A verbatim copy of the lines starting at the one with "family / cells / cell delay, ns" and ending at the last line below is required; include nothing else.

* [INFORMATION]:
***
`config.mk`:
```
export PLATFORM = sky130hd
export DESIGN_NAME = scalar_kalman_angle_tracker_top
export DESIGN_NICKNAME = d
export VERILOG_FILES = /design/src/rtl/core/skat_pkg.sv /design/src/rtl/core/skat_div.sv /design/src/rtl/core/scalar_kalman_angle_tracker_top.sv
export SDC_FILE = /design/constraint.sdc
export NUM_CORES = 2
export LEC_CHECK = 0
export ABC_AREA = 1
export BUFFER_PORTS_ARGS = -buffer_cell sky130_fd_sc_hd__buf_2
export CORE_MARGIN = 5
export CORE_UTILIZATION = 35
export DETAILED_ROUTE_END_ITERATION = 8
export PLACE_DENSITY_LB_ADDON = 0.3
export SLEW_MARGIN = 30
export SYNTH_ARGS = -nofsm -noshare
export SYNTH_HDL_FRONTEND = slang
export SYNTH_SLANG_ARGS = --single-unit
```
`constraint.sdc`:
```
create_clock -name clk -period 8.7 [get_ports clk]
set_input_delay 1.305 -clock clk [delete_from_list [all_inputs] [get_ports clk]]
set_output_delay 1.305 -clock clk [all_outputs]
set_load 0.05 [all_outputs]
```
`src/rtl/core/skat_pkg.sv`:
```
`timescale 1ns / 1ps
// skat_pkg: shared constants, item types and divider control types
// for the scalar angle tracker; no dependencies
package skat_pkg;

	localparam int TICKS_PER_SECOND = 1000;
	localparam int TICK_W = $clog2(TICKS_PER_SECOND + 1);

	// gain divider sizing
	localparam int GAIN_STEPS = 17;
	localparam int DEN_W = 17;
	localparam int NUM_W = GAIN_STEPS;
	localparam int STEP_W = $clog2(GAIN_STEPS + 1);

	// rate-times-time divide by the tick rate, one 16-bit digit at a time
	localparam int RATE_W = 48;
	localparam int CHUNK_W = 16;
	localparam int RATE_CHUNKS = RATE_W / CHUNK_W;
	localparam int CHUNK_CNT_W = $clog2(RATE_CHUNKS);
	localparam logic [CHUNK_CNT_W-1:0] CHUNK_LAST = CHUNK_CNT_W'(RATE_CHUNKS - 1);
	localparam int REM_T_W = TICK_W + CHUNK_W;
	localparam int RECIP_SHIFT = 2 * TICK_W + CHUNK_W;
	localparam int RECIP_W = TICK_W + 17;
	localparam longint RECIP_FULL = ((longint'(1) <<< RECIP_SHIFT)
		+ longint'(TICKS_PER_SECOND) - longint'(1)) / longint'(TICKS_PER_SECOND);
	localparam logic [RECIP_W-1:0] RECIP_M = RECIP_W'(RECIP_FULL);
	localparam logic [RATE_W-1:0] RATE_HALF = RATE_W'(TICKS_PER_SECOND / 2);

	// configuration registers
	localparam int CFG_W = 16;
	localparam int CFG_IDX_W = 1;
	localparam logic [CFG_IDX_W-1:0] REG_PROCESS_NOISE = 1'b0;
	localparam logic [CFG_IDX_W-1:0] REG_MEASUREMENT_NOISE = 1'b1;
	localparam logic [CFG_W-1:0] PROCESS_NOISE_RESET = 16'd164;
	localparam logic [CFG_W-1:0] MEASUREMENT_NOISE_RESET = 16'd5898;

	// mode codes
	localparam logic [2:0] MODE_ZERO_A = 3'd1;
	localparam logic [2:0] MODE_ZERO_B = 3'd2;
	localparam logic [2:0] MODE_MEASURED = 3'd3;
	localparam logic [2:0] MODE_COMMANDED = 3'd4;

	typedef struct packed {
		logic signed [31:0] angle_meas;
		logic signed [31:0] rate_measured;
		logic signed [31:0] rate_commanded;
		logic [2:0] mode;
		logic [15:0] elapsed_ms;
	} meas_item_t;

	typedef struct packed {
		logic signed [31:0] estimate;
		logic [15:0] gain;
		logic [15:0] variance;
	} est_item_t;

	typedef struct packed {
		logic start;
		logic [STEP_W-1:0] steps;
	} div_cmd_t;

	typedef struct packed {
		logic busy;
		logic last;
	} div_stat_t;

endpackage

```
`src/rtl/core/skat_div.sv`:
```
`timescale 1ns / 1ps
// skat_div: restoring bit-serial divider, one quotient bit per cycle
// depends on skat_pkg
module skat_div import skat_pkg::*; (
	input logic clk,
	input logic arst_n,
	input div_cmd_t cmd,
	input logic [DEN_W-1:0] rem_init,
	input logic [NUM_W-1:0] num_init,
	input logic [DEN_W-1:0] divisor,
	output div_stat_t stat,
	output logic [NUM_W-1:0] quot
);

	logic [STEP_W-1:0] cnt_q;
	logic [DEN_W-1:0] rem_q;
	logic [DEN_W-1:0] den_q;
	logic [NUM_W-1:0] n_q;
	logic [DEN_W:0] trial;
	logic [DEN_W:0] trial_sub;
	logic fits;

	assign trial = {rem_q, n_q[NUM_W-1]};
	assign trial_sub = trial - {1'b0, den_q};
	assign fits = trial >= {1'b0, den_q};

	always_ff @(posedge clk or negedge arst_n) begin
		if (!arst_n) begin
			cnt_q <= '0;
		end else if (cmd.start) begin
			cnt_q <= cmd.steps;
		end else if (cnt_q != '0) begin
			cnt_q <= cnt_q - STEP_W'(1);
		end
	end

	always_ff @(posedge clk) begin
		if (cmd.start) begin
			rem_q <= rem_init;
			n_q <= num_init;
			den_q <= divisor;
		end else if (cnt_q != '0) begin
			rem_q <= fits ? trial_sub[DEN_W-1:0] : trial[DEN_W-1:0];
			n_q <= {n_q[NUM_W-2:0], fits};
		end
	end

	assign stat.busy = cnt_q != '0;
	assign stat.last = cnt_q == STEP_W'(1);
	assign quot = n_q;

endmodule

```
`src/rtl/core/scalar_kalman_angle_tracker_top.sv`:
```
`timescale 1ns / 1ps
// scalar_kalman_angle_tracker_top: one-dimensional kalman filter on an angle
// depends on skat_pkg and skat_div
//
// Usage: measurement items enter on meas_valid/meas_stall/meas_item, one
// filtered result per item leaves on est_valid/est_stall/est_item. An item
// is taken on a rising edge with valid high and stall low.
// The first item after reset only seeds the estimate: its result carries
// gain and variance zero, and the sequencer goes through S_FINISH straight
// back to idle.
// For every later item the rate-times-time product is divided by the tick
// rate in three 16-bit digits on the shared multiplier (reciprocal
// multiply, then remainder), the serial divider works out the gain, and
// eight sequencer steps handle the products, prediction, correction and
// output.
// meas_stall is high while an item is in work. A finished result sits in
// the output register; a new item is taken while it waits, and a further
// result is held back until est_stall drops.
// cfg_we writes process noise (index 0) or measurement noise (index 1);
// the user must write only while idle; the block does not enforce it. Reset
// clears the filter state, restores default noise values and drops est_valid.
module scalar_kalman_angle_tracker_top import skat_pkg::*; (
	input logic clk,
	input logic arst_n,
	input logic meas_valid,
	output logic meas_stall,
	input meas_item_t meas_item,
	output logic est_valid,
	input logic est_stall,
	output est_item_t est_item,
	input logic cfg_we,
	input logic [CFG_IDX_W-1:0] cfg_index,
	input logic [CFG_W-1:0] cfg_data
);

	typedef enum logic [11:0] {
		S_IDLE      = 12'b000000000001,
		S_MUL_RATE  = 12'b000000000010,
		S_LOAD_RATE = 12'b000000000100,
		S_RECIP_MUL = 12'b000000001000,
		S_RECIP_SUB = 12'b000000010000,
		S_PRED      = 12'b000000100000,
		S_DIV_GAIN  = 12'b000001000000,
		S_GAIN      = 12'b000010000000,
		S_MUL_VAR   = 12'b000100000000,
		S_MUL_CORR  = 12'b001000000000,
		S_CORR      = 12'b010000000000,
		S_FINISH    = 12'b100000000000
	} state_t;

	state_t state_q;
	logic started_q;
	logic primed_q;
	logic signed [31:0] est_q;
	logic [15:0] var_q;
	logic signed [31:0] rate_q;
	logic signed [31:0] pend_q;
	logic [CFG_W-1:0] q_noise_q;
	logic [CFG_W-1:0] r_noise_q;
	logic est_valid_q;
	est_item_t est_item_q;

	logic signed [31:0] meas_q;
	logic [15:0] elapsed_q;
	logic neg_q;
	logic [15:0] p_q;
	logic den_zero_q;
	logic [15:0] k_q;
	logic signed [32:0] diff_q;
	logic signed [51:0] prod_q;
	logic [RATE_W-1:0] rnum_q;
	logic [RATE_W-1:0] rquo_q;
	logic [TICK_W-1:0] rrem_q;
	logic [CHUNK_CNT_W-1:0] chunk_q;

	logic meas_take;
	logic out_free;

	logic signed [33:0] mul_a;
	logic signed [RECIP_W:0] mul_b;
	logic signed [RECIP_W+34:0] mul_p;
	logic [16:0] inv_k;

	logic [51:0] rate_mag;
	logic [RATE_W-1:0] rate_num;
	logic [REM_T_W-1:0] rchunk_t;
	logic [CHUNK_W-1:0] rdig;
	logic [REM_T_W-1:0] rdig_back;
	logic [REM_T_W-1:0] rrem_next;
	logic [16:0] p_sum;
	logic [15:0] p_new;
	logic [16:0] den_new;

	div_cmd_t div_cmd;
	div_stat_t div_stat;
	logic [DEN_W-1:0] div_rem;
	logic [NUM_W-1:0] div_num;
	logic [DEN_W-1:0] div_den;
	logic [NUM_W-1:0] div_quot;

	logic signed [52:0] delta;
	logic signed [52:0] est_pred;
	logic [51:0] corr_mag;
	logic [51:0] corr_rnd;
	logic signed [52:0] corr;
	logic signed [52:0] est_corr;
	logic [15:0] k_new;

	function automatic logic signed [31:0] sat32(input logic signed [52:0] v);
		if (v > 53'sd2147483647) begin
			sat32 = 32'sh7FFFFFFF;
		end else if (v < -53'sd2147483648) begin
			sat32 = 32'sh80000000;
		end else begin
			sat32 = v[31:0];
		end
	endfunction

	assign meas_take = meas_valid && !meas_stall;
	assign meas_stall = state_q != S_IDLE;
	assign out_free = !est_valid_q || !est_stall;

	// shared multiplier
	assign inv_k = 17'h10000 - {1'b0, k_q};
	assign rchunk_t = {rrem_q, rnum_q[RATE_W-1 -: CHUNK_W]};

	always_comb begin
		unique case (state_q)
			S_MUL_RATE: begin
				mul_a = {{2{rate_q[31]}}, rate_q};
				mul_b = {{(RECIP_W-15){1'b0}}, elapsed_q};
			end
			S_RECIP_MUL: begin
				mul_a = {{(34-REM_T_W){1'b0}}, rchunk_t};
				mul_b = {1'b0, RECIP_M};
			end
			S_MUL_VAR: begin
				mul_a = {18'd0, p_q};
				mul_b = {{(RECIP_W-16){1'b0}}, inv_k};
			end
			S_MUL_CORR: begin
				mul_a = {diff_q[32], diff_q};
				mul_b = {{(RECIP_W-15){1'b0}}, k_q};
			end
			default: begin
				mul_a = '0;
				mul_b = '0;
			end
		endcase
	end

	assign mul_p = mul_a * mul_b;

	// rate divide by the tick rate, one digit per multiply and subtract
	assign rate_mag = prod_q[51] ? 52'(-prod_q) : 52'(prod_q);
	assign rate_num = rate_mag[RATE_W-1:0] + RATE_HALF;
	assign rdig = prod_q[RECIP_SHIFT +: CHUNK_W];
	assign rdig_back = REM_T_W'(rdig) * REM_T_W'(TICKS_PER_SECOND);
	assign rrem_next = rchunk_t - rdig_back;

	// gain divider operands
	assign p_sum = {1'b0, var_q} + {1'b0, q_noise_q};
	assign p_new = p_sum[16] ? 16'hFFFF : p_sum[15:0];
	assign den_new = {1'b0, p_new} + {1'b0, r_noise_q};

	always_comb begin
		div_cmd.start = state_q == S_PRED;
		div_cmd.steps = STEP_W'(GAIN_STEPS);
		div_rem = DEN_W'(p_new[15:1]);
		div_num = {p_new[0], {(NUM_W-1){1'b0}}};
		div_den = DEN_W'(den_new);
	end

	skat_div u_div (
		.clk(clk),
		.arst_n(arst_n),
		.cmd(div_cmd),
		.rem_init(div_rem),
		.num_init(div_num),
		.divisor(div_den),
		.stat(div_stat),
		.quot(div_quot)
	);

	// prediction and correction arithmetic
	assign delta = neg_q ? -$signed({5'd0, rquo_q}) : $signed({5'd0, rquo_q});
	assign est_pred = {{21{est_q[31]}}, est_q} + delta;

	assign corr_mag = prod_q[51] ? 52'(-prod_q) : 52'(prod_q);
	assign corr_rnd = corr_mag + 52'd32768;
	assign corr = prod_q[51] ? -$signed({17'd0, corr_rnd[51:16]})
		: $signed({17'd0, corr_rnd[51:16]});
	assign est_corr = {{21{est_q[31]}}, est_q} + corr;

	assign k_new = den_zero_q ? 16'd0 : (div_quot[16] ? 16'hFFFF : div_quot[15:0]);

	// sequencer and filter state
	always_ff @(posedge clk or negedge arst_n) begin
		if (!arst_n) begin
			state_q <= S_IDLE;
			started_q <= 1'b0;
			primed_q <= 1'b0;
			est_q <= '0;
			var_q <= '0;
			rate_q <= '0;
			pend_q <= '0;
			q_noise_q <= PROCESS_NOISE_RESET;
			r_noise_q <= MEASUREMENT_NOISE_RESET;
			est_valid_q <= 1'b0;
		end else begin
			if (cfg_we) begin
				if (cfg_index == REG_PROCESS_NOISE) begin
					q_noise_q <= cfg_data;
				end else if (cfg_index == REG_MEASUREMENT_NOISE) begin
					r_noise_q <= cfg_data;
				end
			end
			if (state_q == S_FINISH && out_free) begin
				est_valid_q <= 1'b1;
			end else if (est_valid_q && !est_stall) begin
				est_valid_q <= 1'b0;
			end
			unique case (state_q)
				S_IDLE: begin
					if (meas_take) begin
						if (!started_q) begin
							started_q <= 1'b1;
							est_q <= meas_item.angle_meas;
							var_q <= '0;
							rate_q <= '0;
							primed_q <= meas_item.mode == MODE_COMMANDED;
							if (meas_item.mode == MODE_COMMANDED) begin
								pend_q <= meas_item.rate_commanded;
							end
							state_q <= S_FINISH;
						end else begin
							if (meas_item.mode == MODE_ZERO_A || meas_item.mode == MODE_ZERO_B) begin
								rate_q <= '0;
								primed_q <= 1'b0;
							end else if (meas_item.mode == MODE_MEASURED) begin
								rate_q <= meas_item.rate_measured;
								primed_q <= 1'b0;
							end else if (meas_item.mode == MODE_COMMANDED) begin
								if (primed_q) begin
									rate_q <= pend_q;
								end
								pend_q <= meas_item.rate_commanded;
								primed_q <= 1'b1;
							end
							state_q <= S_MUL_RATE;
						end
					end
				end
				S_MUL_RATE: begin
					state_q <= S_LOAD_RATE;
				end
				S_LOAD_RATE: begin
					state_q <= S_RECIP_MUL;
				end
				S_RECIP_MUL: begin
					state_q <= S_RECIP_SUB;
				end
				S_RECIP_SUB: begin
					if (chunk_q == CHUNK_LAST) begin
						state_q <= S_PRED;
					end else begin
						state_q <= S_RECIP_MUL;
					end
				end
				S_PRED: begin
					est_q <= sat32(est_pred);
					state_q <= S_DIV_GAIN;
				end
				S_DIV_GAIN: begin
					if (div_stat.last) begin
						state_q <= S_GAIN;
					end
				end
				S_GAIN: begin
					state_q <= S_MUL_VAR;
				end
				S_MUL_VAR: begin
					state_q <= S_MUL_CORR;
				end
				S_MUL_CORR: begin
					var_q <= prod_q[31:16];
					state_q <= S_CORR;
				end
				S_CORR: begin
					est_q <= sat32(est_corr);
					state_q <= S_FINISH;
				end
				S_FINISH: begin
					if (out_free) begin
						state_q <= S_IDLE;
					end
				end
				default: begin
					state_q <= S_IDLE;
				end
			endcase
		end
	end

	// working registers
	always_ff @(posedge clk) begin
		if (meas_take) begin
			meas_q <= meas_item.angle_meas;
			elapsed_q <= meas_item.elapsed_ms;
			if (!started_q) begin
				k_q <= '0;
			end
		end
		if (state_q == S_MUL_RATE || state_q == S_RECIP_MUL || state_q == S_MUL_VAR
			|| state_q == S_MUL_CORR) begin
			prod_q <= mul_p[51:0];
		end
		if (state_q == S_LOAD_RATE) begin
			neg_q <= prod_q[51];
			rnum_q <= rate_num;
			rrem_q <= '0;
			chunk_q <= '0;
		end
		if (state_q == S_RECIP_SUB) begin
			rquo_q <= {rquo_q[RATE_W-CHUNK_W-1:0], rdig};
			rnum_q <= {rnum_q[RATE_W-CHUNK_W-1:0], {CHUNK_W{1'b0}}};
			rrem_q <= rrem_next[TICK_W-1:0];
			chunk_q <= chunk_q + CHUNK_CNT_W'(1);
		end
		if (state_q == S_PRED) begin
			p_q <= p_new;
			den_zero_q <= den_new == 17'd0;
		end
		if (state_q == S_GAIN) begin
			k_q <= k_new;
			diff_q <= {meas_q[31], meas_q} - {est_q[31], est_q};
		end
		if (state_q == S_FINISH && out_free) begin
			est_item_q.estimate <= est_q;
			est_item_q.gain <= k_q;
			est_item_q.variance <= var_q;
		end
	end

	assign est_valid = est_valid_q;
	assign est_item = est_item_q;

	// checks
	a_state_onehot: assert property (@(posedge clk) disable iff (!arst_n)
		$onehot(state_q))
		else $error("sequencer state not one-hot");

	a_div_last_in_div: assert property (@(posedge clk) disable iff (!arst_n)
		div_stat.last |-> state_q == S_DIV_GAIN)
		else $error("divider finishing outside a divide step");

	a_take_leaves_idle: assert property (@(posedge clk) disable iff (!arst_n)
		meas_take |=> state_q != S_IDLE)
		else $error("item taken but sequencer stayed idle");

	a_var_bounded: assert property (@(posedge clk) disable iff (!arst_n)
		state_q == S_CORR |-> var_q <= p_q)
		else $error("updated variance above predicted variance");

endmodule
```
==> out/results.md <==
### Logic synthesis
* **fraction of the yosys area taken by sequential cells** 24.9%
* **average cell area after synthesis** 8.04 um2
* **netlist area before placement** 62200 um2
* **number of distinct standard cells referenced by the synthesized netlist** 65
* **number of standard cells after synthesis** 7733
* **share of the synthesized area in the top cell type** 20.3%
* **number of warning messages in the yosys log** 0
* **proportion of synthesized flip-flops having asynchronous set or reset** 29.6%
* **top area cells in the synthesized netlist** sky130_fd_sc_hd__fa_1, sky130_fd_sc_hd__edfxtp_1, sky130_fd_sc_hd__nand2_1, sky130_fd_sc_hd__ha_1, sky130_fd_sc_hd__inv_1
* **number of enable flip-flop cells after synthesis** 356
* **library cell occupying the most area in the post-synthesis netlist** sky130_fd_sc_hd__fa_1
* **main flop type after synthesis** sky130_fd_sc_hd__edfxtp_1
* **register bit count reported by yosys** 554

### Critical path
* **Slowest Stage Delay on Critical Path** 0.58 ns
* **crit path kind** flop to flop
* **Worst EP arrival** 8.77 ns
* **slowest cell on the critical path** sky130_fd_sc_hd__fa_1
* **Worst Path Required** 9.07 ns
* **highest fanout seen on the critical path** 7
* **nature of the critical path startpoint** flop
* **type of element capturing the critical path** flop

### Floorplan
* **number of cell rows** 154
* **area of the die** 186000 um2
* **Chip Height** 431 um
* **effective utilization at floorplan** 35.2%
* **die width** 431 um
* **number of top-level pins** 203
* **placeable core region** 176000 um2

### Timing
* **worst setup slack after layout** 0.304 ns
* **Max Clock Freq** 119 MHz
* **worst slew margin relative to its limit** 39.4%
* **Worst Skew** 0.0656 ns
* **Hold Fails Final Rpt** 0
* **shortest period the worst path allows** 8.40 ns
* **share of the cycle needed by the critical path after routing** 96.5%
* **final setup vio count** 0
* **measured slew at the worst slew-check pin** 0.908 ns
* **max-slew violation count** 0
* **setup repair after global routing missed its margin** yes

### Drt
* **met1 wire length** 101 mm
* **first-pass detailed-route iteration total** 7
* **routed length on met3** 15.5 mm
* **met2 wire length** 101 mm
* **highest metal used** met4
* **wire length per cell after detailed routing** 21.2 um
* **sum of routed wire length over all layers** 225 mm
* **number of routed nets with antenna violations** 0
* **vias per cell** 5.06
* **vias** 53800
* **total DRC errors in the routed layout** 0
* **number of violations reported at the end of detailed-routing iteration 0** 4981

### Pwr
* **P_sw** 5980 uW
* **leakage power of the design** 0.0353 uW
* **total power divided by cell area** 187 nW/um2
* **relative contribution of the clock network to total power** 21.7%
* **Comb power frac** 50.7%
* **cell internal pwr** 7420 uW
* **sequential cell fraction of total power** 27.6%
* **worst vdd ir** 0.000154 V
* **switching part of the total** 44.6%

### Clock tree
* **number of CTS-inserted buffers** 66
* **clock buffer depth** 3
* **cell at the root of the clock tree** sky130_fd_sc_hd__clkbuf_16
* **hold-fix buffer count after cts** 0
* **CTS tree** built
* **H-tree levels** 3
* **clk sinks** 554
* **clock latency on the worst-skew pair** 0.68 ns
* **clock slew seen by the registers of the worst setup and hold paths** 0.06 ns

### Run
* **Max Cap Violations** 0

### Layout
* **ratio of cells with drive above 1 in the final layout** 13.2%
* **area delta synth->final** 15.1%
* **area of the multi-input gates** 40700 um2
* **final cell area excluding filler cells** 71600 um2
* **Layout Nets** 9462
* **most frequent cells in the layout** sky130_fd_sc_hd__nand2_1, sky130_fd_sc_hd__inv_1, sky130_fd_sc_hd__nor2_1
* **count of fill cells added during filler insertion** 18100
* **most common cell after layout, fill and taps aside** sky130_fd_sc_hd__nand2_1
* **sequential cell area** 15500 um2
* **count of inserted antenna diode cells** 0

### Global routing
* **number of global-route vias before repair** 53800
* **largest net degree at the start of global routing** 70
* **wire length of the first global-routing pass** 338 mm
* **number of antenna violations at the first check in global routing** 11
* **remaining global-route overflow** 0
* **all-layer global routing usage** 23.9%

### Place
* **final weighted congestion of routability-driven global placement** 0.960
* **Placed Area** 68600 um2
* **Placement Setup Slack** -0.197 ns
* **Port-buffer cells** 202
* **total half-perimeter wirelength after legalization and detailed placement** 190 mm

### Outcome
* **run status** finished clean

### Hold path
* **Hold WC Path Type** flop to flop

==> sequential cells by signal, indices dropped and copies added, names as in the netlist, 16 cells and up <==
register / count
diff_q: 33
elapsed_q: 16
est_item: 64
est_q: 32
k_q: 16
meas_q: 32
p_q: 16
pend_q: 32
prod_q: 52
q_noise_q: 16
r_noise_q: 16
rate_q: 32
rnum_q: 48
rquo_q: 48
u_div.den_q: 17
u_div.quot: 17
u_div.rem_q: 17
var_q: 16
==> layout make-up <==
type	instances	share of cell area (%)
Clock inverter	43	0.738
Tap cell	2340	4.09
Clock buffer	79	2.42
Inverter	1530	8.04
Multi-Input combinational cell	5478	56.9
Timing Repair Buffer	609	6.22
Sequential cell	554	21.6
==> power groups by stage <==
stage	Sequential [uW]	Clock [uW]	Combinational (uW)
finish	3700	2900	6800
detailed placement	3740	0	6630
global route	3740	3060	7530
floorplan	3570	0	4530
CTS	3690	2950	6670
global placement	3730	0	6590
==> cells in the mapped netlist (all sizes together) (75+ instances only) <==
cell type  count
o21ai        376
fa           630
edfxtp       356
a21oi        419
nand3        224
inv         1521
xor2         195
nor2         761
clkbuf       162
nand2       1685
xnor2        134
a31oi         75
dfrtp        154
ha           456
==> what timing repair did <==
action / 4_1_cts / 5_1_grt
pin swaps: 4 / 46
setup endpoints to repair: 10 / 26
cloned: 0 / 3
gates resized for setup: 10 / 143
buffers inserted: 2 / 13
==> worst max-delay path: cells and delay by family, from the launching register on <==
family / cells / cell delay, ns
and+or+nand+nor: 11 / 1.08
buffers and inverters: 14 / 1.71
AOI/OAI and AO/OA: 5 / 0.71
DFF: 1 / 0.53
xor gates and xnor gates: 1 / 0.19
adders and majority gates: 8 / 3.84
==> through the flow <==
step	total power (uW)	setup TNS, ns	cells	hold WS [ns]	util (%)
final	13400	0	10600	0.463	40.6
after CTS	13300	0	10600	0.467	40.2
after global placement	10300	-0.534	10500	0.454	38.9
after global routing	14300	-0.181	10600	0.494	40.6
after floorplan	8100	0	7760	0.441	-
after detailed placement	10400	-0.669	10500	0.463	38.9
==> metal layers <==
layer / track usage (%) / up-vias
met5: 0 / -
met4: 7.13 / 0
met3: 3.57 / 267
met2: 38.2 / 1777
met1: 33.6 / 26300
li1: - / 25400
==> cell families (layout without fill, tap and decap cells) <==
logic type | Yosys count | count (layout) | synth area share (%)
xor+xnor | 329 | 329 | 4.63
compound gates | 1102 | 1102 | 10.2
other cells | 1 | 28 | 0.00603
buf+inv | 1728 | 2261 | 10.6
mux | 32 | 32 | 0.580
flops | 554 | 554 | 24.9
simple gates | 2901 | 2901 | 19.6
fa+ha+maj | 1086 | 1086 | 29.5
***
* [OUTPUT OF THE TASK]:
family / cells / cell delay, ns
and+or+nand+nor: 11 / 1.08
buffers and inverters: 14 / 1.71
AOI/OAI and AO/OA: 5 / 0.71
DFF: 1 / 0.53
xor gates and xnor gates: 1 / 0.19
adders and majority gates: 8 / 3.84
==> through the flow <==
step	total power (uW)	setup TNS, ns	cells	hold WS [ns]	util (%)
final	13400	0	10600	0.463	40.6
after CTS	13300	0	10600	0.467	40.2
after global placement	10300	-0.534	10500	0.454	38.9
after global routing	14300	-0.181	10600	0.494	40.6
after floorplan	8100	0	7760	0.441	-
after detailed placement	10400	-0.669	10500	0.463	38.9
==> metal layers <==
layer / track usage (%) / up-vias
met5: 0 / -
met4: 7.13 / 0
met3: 3.57 / 267
met2: 38.2 / 1777
met1: 33.6 / 26300
li1: - / 25400
==> cell families (layout without fill, tap and decap cells) <==
logic type | Yosys count | count (layout) | synth area share (%)
xor+xnor | 329 | 329 | 4.63
compound gates | 1102 | 1102 | 10.2
other cells | 1 | 28 | 0.00603
buf+inv | 1728 | 2261 | 10.6
mux | 32 | 32 | 0.580
flops | 554 | 554 | 24.9
simple gates | 2901 | 2901 | 19.6
fa+ha+maj | 1086 | 1086 | 29.5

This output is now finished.